The ongoing tensions in transatlantic relations are first and foremost about a power imbalance. Americans are frustrated at Europe’s lack of defense investments and do not see the continent as a reliable ally; Europeans resent American unilateralism and disregard for their policy concerns. This isn’t new. With the Soviet Union’s collapse, the United States became the sole superpower and was no longer hindered by concerns of provoking its old enemy. It was also increasingly willing to take unilateral actions, which Europeans were expected to accept. Under President Bill Clinton, the United States led the NATO air strikes on Yugoslavia, ignoring Russian President Boris Yeltsin’s objections. U.S. President George W. Bush ignored European protests when he chose not to ratify the Kyoto Protocol. Although France (alongside Germany) led the opposition to the Iraq war at the UN Security Council, even threatening to use its veto, Washington moved forward. And the centerpiece of U.S. President Barack Obama’s foreign policy in his first term was a strategic pivot to Asia, which inevitably meant a move away from Europe as the core of U.S. economic and strategic interests. [...]

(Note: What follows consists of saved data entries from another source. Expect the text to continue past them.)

[config.mk]
export PLATFORM = sky130hd
export DESIGN_NAME = twm_core
export DESIGN_NICKNAME = d
export VERILOG_FILES = /design/src/common/twm_pkg.sv /design/src/design/twm_core.sv /design/src/design/twm_fifo.sv
export SDC_FILE = /design/constraint.sdc
export NUM_CORES = 1
export LEC_CHECK = 0
export ABC_AREA = 1
export BUFFER_PORTS_ARGS = -buffer_cell sky130_fd_sc_hd__buf_2
export CORE_UTILIZATION = 50
export CTS_CLUSTER_DIAMETER = 200
export DETAILED_ROUTE_END_ITERATION = 8
export PLACE_DENSITY = 0.72
export SYNTH_ARGS = -nofsm -noshare
export SYNTH_HDL_FRONTEND = slang
export SYNTH_SLANG_ARGS = --single-unit
[constraint.sdc]
create_clock -name clk_i -period 8.07 [get_ports clk_i]
set_input_delay 1.614 -clock clk_i [delete_from_list [all_inputs] [get_ports clk_i]]
set_output_delay 1.614 -clock clk_i [all_outputs]
set_load 0.05 [all_outputs]
[src/common/twm_pkg.sv]
`default_nettype none
package twm_pkg;

    // ==================================================================
    // Timing
    localparam int CLK_HZ   = 250_000_000;
    localparam int RATE0_HZ = 100_000;
    localparam int RATE1_HZ = 400_000;
    localparam int RATE2_HZ = 800_000;
    localparam int RATE3_HZ = 1_000_000;
    localparam int QW       = 10;
    // Quarter bit periods in clock cycles, fractions round down
    localparam logic [QW-1:0] QTR0 = QW'(CLK_HZ / (4 * RATE0_HZ));
    localparam logic [QW-1:0] QTR1 = QW'(CLK_HZ / (4 * RATE1_HZ));
    localparam logic [QW-1:0] QTR2 = QW'(CLK_HZ / (4 * RATE2_HZ));
    localparam logic [QW-1:0] QTR3 = QW'(CLK_HZ / (4 * RATE3_HZ));

    // ==================================================================
    // Sizes and fixed positions
    localparam int             CW        = 5;
    localparam logic [CW-1:0]  MAX_BYTES = 5'h10;
    localparam logic [CW-1:0]  ONE_BYTE  = 5'h01;
    localparam logic [3:0]     ACK_SLOT  = 4'h8;
    localparam logic [1:0]     Q_FIRST   = 2'h0;
    localparam logic [1:0]     Q_DRIVE   = 2'h1;
    localparam logic [1:0]     Q_SAMPLE  = 2'h2;
    localparam logic [1:0]     Q_LAST    = 2'h3;
    localparam int             FIFO_W    = 8;
    localparam int             FIFO_D    = 8;

    // ==================================================================
    // Types
    typedef enum logic [1:0] {
        TWM_RD, TWM_WR, TWM_RD_WR, TWM_WR_RD
    } twm_xfer_t;

    typedef enum logic [2:0] {
        ST_IDLE, ST_BUSWAIT, ST_START, ST_BIT, ST_LOAD, ST_STOP, ST_DONE
    } twm_state_t;

    typedef struct packed {
        twm_xfer_t     xfer;
        logic [1:0]    rate;
        logic [6:0]    addr;
        logic [CW-1:0] wr_cnt;
        logic [CW-1:0] rd_cnt;
    } twm_cfg_t;

    // ==================================================================
    // Helpers
    function automatic logic [QW-1:0] qtr_len(input logic [1:0] r);
        case (r)
            2'h0:    qtr_len = QTR0;
            2'h1:    qtr_len = QTR1;
            2'h2:    qtr_len = QTR2;
            default: qtr_len = QTR3;
        endcase
    endfunction : qtr_len

    function automatic logic [CW-1:0] clamp_cnt(input logic [CW-1:0] c);
        if (c == '0)
            clamp_cnt = ONE_BYTE;
        else if (c > MAX_BYTES)
            clamp_cnt = MAX_BYTES;
        else
            clamp_cnt = c;
    endfunction : clamp_cnt

    function automatic logic first_rd(input twm_xfer_t x);
        first_rd = (x == TWM_RD) || (x == TWM_RD_WR);
    endfunction : first_rd

    function automatic logic two_phase(input twm_xfer_t x);
        two_phase = (x == TWM_RD_WR) || (x == TWM_WR_RD);
    endfunction : two_phase

endpackage : twm_pkg
`default_nettype wire

[src/design/twm_core.sv]
`timescale 1ns/100ps
`default_nettype none
module twm_core (
    input  wire logic            clk_i,       // 250 MHz clock
    input  wire logic            sys_rst_i,   // Sync reset, high
    input  wire logic            enable_i,    // Block enable
    input  wire logic            start_i,     // Start pulse
    input  wire twm_pkg::twm_cfg_t cfg_i,     // Transfer setup
    output var  logic            busy_o,      // Transfer running
    output var  logic            done_o,      // Completion pulse
    output var  logic            nack_o,      // No-ack seen
    output var  logic            clk_req_o,   // Peripheral clock request
    input  wire logic [7:0]      tx_data_i,   // Byte to send
    input  wire logic            tx_valid_i,  // Byte to send valid
    output var  logic            tx_ready_o,  // Byte taken
    output var  logic [7:0]      rx_data_o,   // Received byte
    output var  logic            rx_valid_o,  // Received byte valid
    input  wire logic            rx_ready_i,  // Received byte taken
    input  wire logic            scl_i,       // Clock wire level
    output var  logic            scl_o,       // Clock wire drive value
    output var  logic            scl_oe_o,    // Clock wire pulled low
    input  wire logic            sda_i,       // Data wire level
    output var  logic            sda_o,       // Data wire drive value
    output var  logic            sda_oe_o     // Data wire pulled low
);
    import twm_pkg::*;

    typedef struct packed {
        twm_state_t    st;
        twm_cfg_t      cfg;
        logic [1:0]    q;
        logic [QW-1:0] cnt;
        logic [3:0]    bitn;
        logic [7:0]    sh;
        logic          smp;
        logic          second;
        logic          rd;
        logic          addr_ph;
        logic [CW-1:0] remain;
        logic          nack;
        logic          scl_oe;
        logic          sda_oe;
        logic          busy;
        logic          done;
        logic          tx_ready;
        logic          rx_push;
        logic [7:0]    rx_data;
        logic          clk_req;
        logic          sda_m;
        logic          sda_s;
        logic          scl_m;
        logic          scl_s;
    } twm_core_st_t;

    twm_core_st_t s_r;
    twm_core_st_t s_nxt;
    logic         rx_space;

    // ==================================================================
    // Receive buffer toward the user
    twm_fifo #(
        .W (FIFO_W),
        .D (FIFO_D)
    ) u_rx_fifo (
        .clk_i       (clk_i),
        .sys_rst_i   (sys_rst_i),
        .in_data_i   (s_r.rx_data),
        .in_valid_i  (s_r.rx_push),
        .in_ready_o  (rx_space),
        .out_data_o  (rx_data_o),
        .out_valid_o (rx_valid_o),
        .out_ready_i (rx_ready_i)
    );

    // ==================================================================
    // Transfer sequencer
    always_comb begin
        logic tick;
        logic q_end;
        logic bitval;
        logic rd_data;
        s_nxt   = s_r;
        bitval  = 1'b1;
        tick    = s_r.cnt == '0;
        q_end   = tick && (s_r.q == Q_LAST);
        rd_data = s_r.rd && !s_r.addr_ph;
        s_nxt.done    = 1'b0;
        s_nxt.rx_push = 1'b0;
        s_nxt.tx_ready = 1'b0;
        // Pin synchronisers
        s_nxt.sda_m = sda_i;
        s_nxt.sda_s = s_r.sda_m;
        s_nxt.scl_m = scl_i;
        s_nxt.scl_s = s_r.scl_m;
        // Bit value for the current slot; master acks all but last read
        if (s_r.bitn == ACK_SLOT)
            bitval = rd_data ? (s_r.remain == ONE_BYTE) : 1'b1;
        else
            bitval = rd_data ? 1'b1 : s_r.sh[7];
        // Quarter timer runs only while timing bus phases
        if (s_r.st == ST_START || s_r.st == ST_BIT || s_r.st == ST_STOP) begin
            if (tick) begin
                s_nxt.cnt = qtr_len(s_r.cfg.rate) - 1'b1;
                s_nxt.q   = s_r.q + 1'b1;
            end else begin
                s_nxt.cnt = s_r.cnt - 1'b1;
            end
        end
        case (s_r.st)
            ST_IDLE: begin
                s_nxt.scl_oe = 1'b0;
                s_nxt.sda_oe = 1'b0;
                s_nxt.busy   = 1'b0;
                if (start_i && enable_i) begin
                    s_nxt.cfg    = cfg_i;
                    s_nxt.busy   = 1'b1;
                    s_nxt.nack   = 1'b0;
                    s_nxt.second = 1'b0;
                    s_nxt.rd     = first_rd(cfg_i.xfer);
                    s_nxt.st     = ST_BUSWAIT;
                end
            end
            ST_BUSWAIT: begin
                // Both wires idle high; no contention check beyond this
                if (s_r.scl_s && s_r.sda_s) begin
                    s_nxt.st  = ST_START;
                    s_nxt.q   = Q_FIRST;
                    s_nxt.cnt = qtr_len(s_r.cfg.rate) - 1'b1;
                end
            end
            ST_START: begin
                // Clock low, release both, data falls, clock falls
                s_nxt.scl_oe = (s_r.q == Q_FIRST) || (s_r.q == Q_LAST);
                s_nxt.sda_oe = s_r.q[1];
                if (q_end) begin
                    s_nxt.st      = ST_BIT;
                    s_nxt.q       = Q_FIRST;
                    s_nxt.bitn    = '0;
                    s_nxt.sh      = {s_r.cfg.addr, s_r.rd};
                    s_nxt.addr_ph = 1'b1;
                end
            end
            ST_BIT: begin
                // Clock low for two quarters, high for two; never waits
                s_nxt.scl_oe = !s_r.q[1];
                if (s_r.q == Q_DRIVE)
                    s_nxt.sda_oe = !bitval;
                if (tick && s_r.q == Q_SAMPLE)
                    s_nxt.smp = s_r.sda_s;
                if (q_end) begin
                    s_nxt.q    = Q_FIRST;
                    s_nxt.bitn = s_r.bitn + 1'b1;
                    if (s_r.bitn != ACK_SLOT) begin
                        s_nxt.sh = {s_r.sh[6:0], s_r.smp};
                    end else if (!rd_data && s_r.smp) begin
                        s_nxt.nack = 1'b1;
                        s_nxt.st   = ST_STOP;
                    end else if (s_r.addr_ph) begin
                        s_nxt.addr_ph = 1'b0;
                        s_nxt.remain  = clamp_cnt(s_r.rd ? s_r.cfg.rd_cnt
                                                         : s_r.cfg.wr_cnt);
                        s_nxt.st      = ST_LOAD;
                    end else begin
                        if (s_r.rd) begin
                            s_nxt.rx_push = 1'b1;
                            s_nxt.rx_data = s_r.sh;
                        end
                        s_nxt.remain = s_r.remain - 1'b1;
                        if (s_r.remain != ONE_BYTE) begin
                            s_nxt.st = ST_LOAD;
                        end else if (two_phase(s_r.cfg.xfer) && !s_r.second) begin
                            s_nxt.second = 1'b1;
                            s_nxt.rd     = !s_r.rd;
                            s_nxt.st     = ST_START;
                        end else begin
                            s_nxt.st = ST_STOP;
                        end
                    end
                end
            end
            ST_LOAD: begin
                // Hold clock low until a byte or buffer room is there
                s_nxt.scl_oe = 1'b1;
                s_nxt.q      = Q_FIRST;
                s_nxt.bitn   = '0;
                s_nxt.cnt    = qtr_len(s_r.cfg.rate) - 1'b1;
                if (s_r.rd) begin
                    // Let a pending push land before trusting the room flag
                    if (rx_space && !s_r.rx_push)
                        s_nxt.st = ST_BIT;
                end else if (s_r.tx_ready && tx_valid_i) begin
                    s_nxt.sh = tx_data_i;
                    s_nxt.st = ST_BIT;
                end else begin
                    s_nxt.tx_ready = 1'b1;
                end
            end
            ST_STOP: begin
                // Clock falls, data falls under a low clock, clock rises,
                // data rises; data never moves in the same cycle as clock
                s_nxt.scl_oe = !s_r.q[1];
                if (s_r.q == Q_DRIVE)
                    s_nxt.sda_oe = 1'b1;
                else if (s_r.q == Q_LAST)
                    s_nxt.sda_oe = 1'b0;
                if (q_end)
                    s_nxt.st = ST_DONE;
            end
            default: begin
                s_nxt.done = 1'b1;
                s_nxt.busy = 1'b0;
                s_nxt.st   = ST_IDLE;
            end
        endcase
        // Disable abandons any transfer and frees the wires
        if (!enable_i) begin
            s_nxt.st       = ST_IDLE;
            s_nxt.scl_oe   = 1'b0;
            s_nxt.sda_oe   = 1'b0;
            s_nxt.busy     = 1'b0;
            s_nxt.tx_ready = 1'b0;
        end
        // Request the shared clock only while enabled and working
        s_nxt.clk_req = enable_i && (s_nxt.st != ST_IDLE);
    end

    // State register
    always_ff @(posedge clk_i) begin
        if (sys_rst_i)
            s_r <= '0;
        else
            s_r <= s_nxt;
    end

    // ==================================================================
    // Outputs
    assign busy_o     = s_r.busy;
    assign done_o     = s_r.done;
    assign nack_o     = s_r.nack;
    assign clk_req_o  = s_r.clk_req;
    assign tx_ready_o = s_r.tx_ready;
    assign scl_o      = 1'b0; // Open drain: only ever pulls low
    assign sda_o      = 1'b0;
    assign scl_oe_o   = s_r.scl_oe;
    assign sda_oe_o   = s_r.sda_oe;

endmodule : twm_core
`default_nettype wire

[src/design/twm_fifo.sv]
`timescale 1ns/100ps
`default_nettype none
module twm_fifo #(
    parameter int W = 8,
    parameter int D = 8
) (
    input  wire logic         clk_i,       // Clock
    input  wire logic         sys_rst_i,   // Sync reset, high
    input  wire logic [W-1:0] in_data_i,   // Write word
    input  wire logic         in_valid_i,  // Write request
    output var  logic         in_ready_o,  // Room for a word
    output var  logic [W-1:0] out_data_o,  // Head word
    output var  logic         out_valid_o, // Head word present
    input  wire logic         out_ready_i  // Head word taken
);
    localparam int FCW = $clog2(D + 1);
    localparam logic [FCW-1:0] FULL_CNT = FCW'(D);

    typedef struct packed {
        logic [D-1:0][W-1:0] mem;
        logic [FCW-1:0]      count;
        logic                valid;
        logic                full;
    } twm_fifo_st_t;

    twm_fifo_st_t s_r;
    twm_fifo_st_t s_nxt;

    // ==================================================================
    // Shift-register queue: the head always sits in slot 0
    always_comb begin
        logic           push;
        logic           pop;
        logic [FCW-1:0] idx;
        s_nxt = s_r;
        pop   = s_r.valid && out_ready_i;
        push  = !s_r.full && in_valid_i;
        idx   = s_r.count - FCW'(pop);
        if (pop) begin
            for (int i = 0; i < D - 1; i++) begin
                s_nxt.mem[i] = s_r.mem[i + 1];
            end
        end
        if (push) begin
            s_nxt.mem[idx] = in_data_i;
        end
        s_nxt.count = s_r.count + FCW'(push) - FCW'(pop);
        s_nxt.valid = s_nxt.count != '0;
        s_nxt.full  = s_nxt.count == FULL_CNT;
    end

    // State register
    always_ff @(posedge clk_i) begin
        if (sys_rst_i)
            s_r <= '0;
        else
            s_r <= s_nxt;
    end

    assign in_ready_o  = !s_r.full;
    assign out_data_o  = s_r.mem[0];
    assign out_valid_o = s_r.valid;

endmodule : twm_fifo
`default_nettype wire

As Europeans begin to ponder the reality of strategic autonomy, they should heed the advice of Macron and Maas—there is no going back to the comforts of dependency after Trump. Strategic autonomy means, first and foremost, a vision for Europe as an actor on the world stage capable of defending itself at home and pursuing its objectives abroad. Although the current imbalances in U.S. and European security and defense spending make such a Europe difficult to imagine, it should nonetheless be the guiding principle for long-term European stability.[...]
Strategic autonomy should, however, not solely be based on defense and security. As the United States’ expansive use of extraterritorial sanctions has shown, Europeans are vulnerable to U.S. weaponization of its economic power. Inevitably, the economic imbalance will mean a reckoning by EU leaders with the role of the euro in the global economy. Taken as a whole, the EU is one of the world’s largest economies, accounting for 22 percent of world GDP. Yet the euro represents a much smaller share of global currency reserves and international trade than the dollar, a sign that investors still don’t trust the long-term future of the eurozone after years of crises and ad hoc responses to address the zone’s shortcomings. Germany, as the economic powerhouse of the eurozone, should work together with France and the European Commission to take concrete steps to ensure the sustainability and competitiveness of the monetary zone.[...]
Chinese foreign direct investment in Europe is nine times larger than in the United States. Some European capitals are concerned that Chinese investments, especially in central and eastern Europe and along the Mediterranean, give China too much political influence. Greece, for example, where China has invested heavily in ports, recently blocked an EU statement on China’s human rights abuses at the United Nations.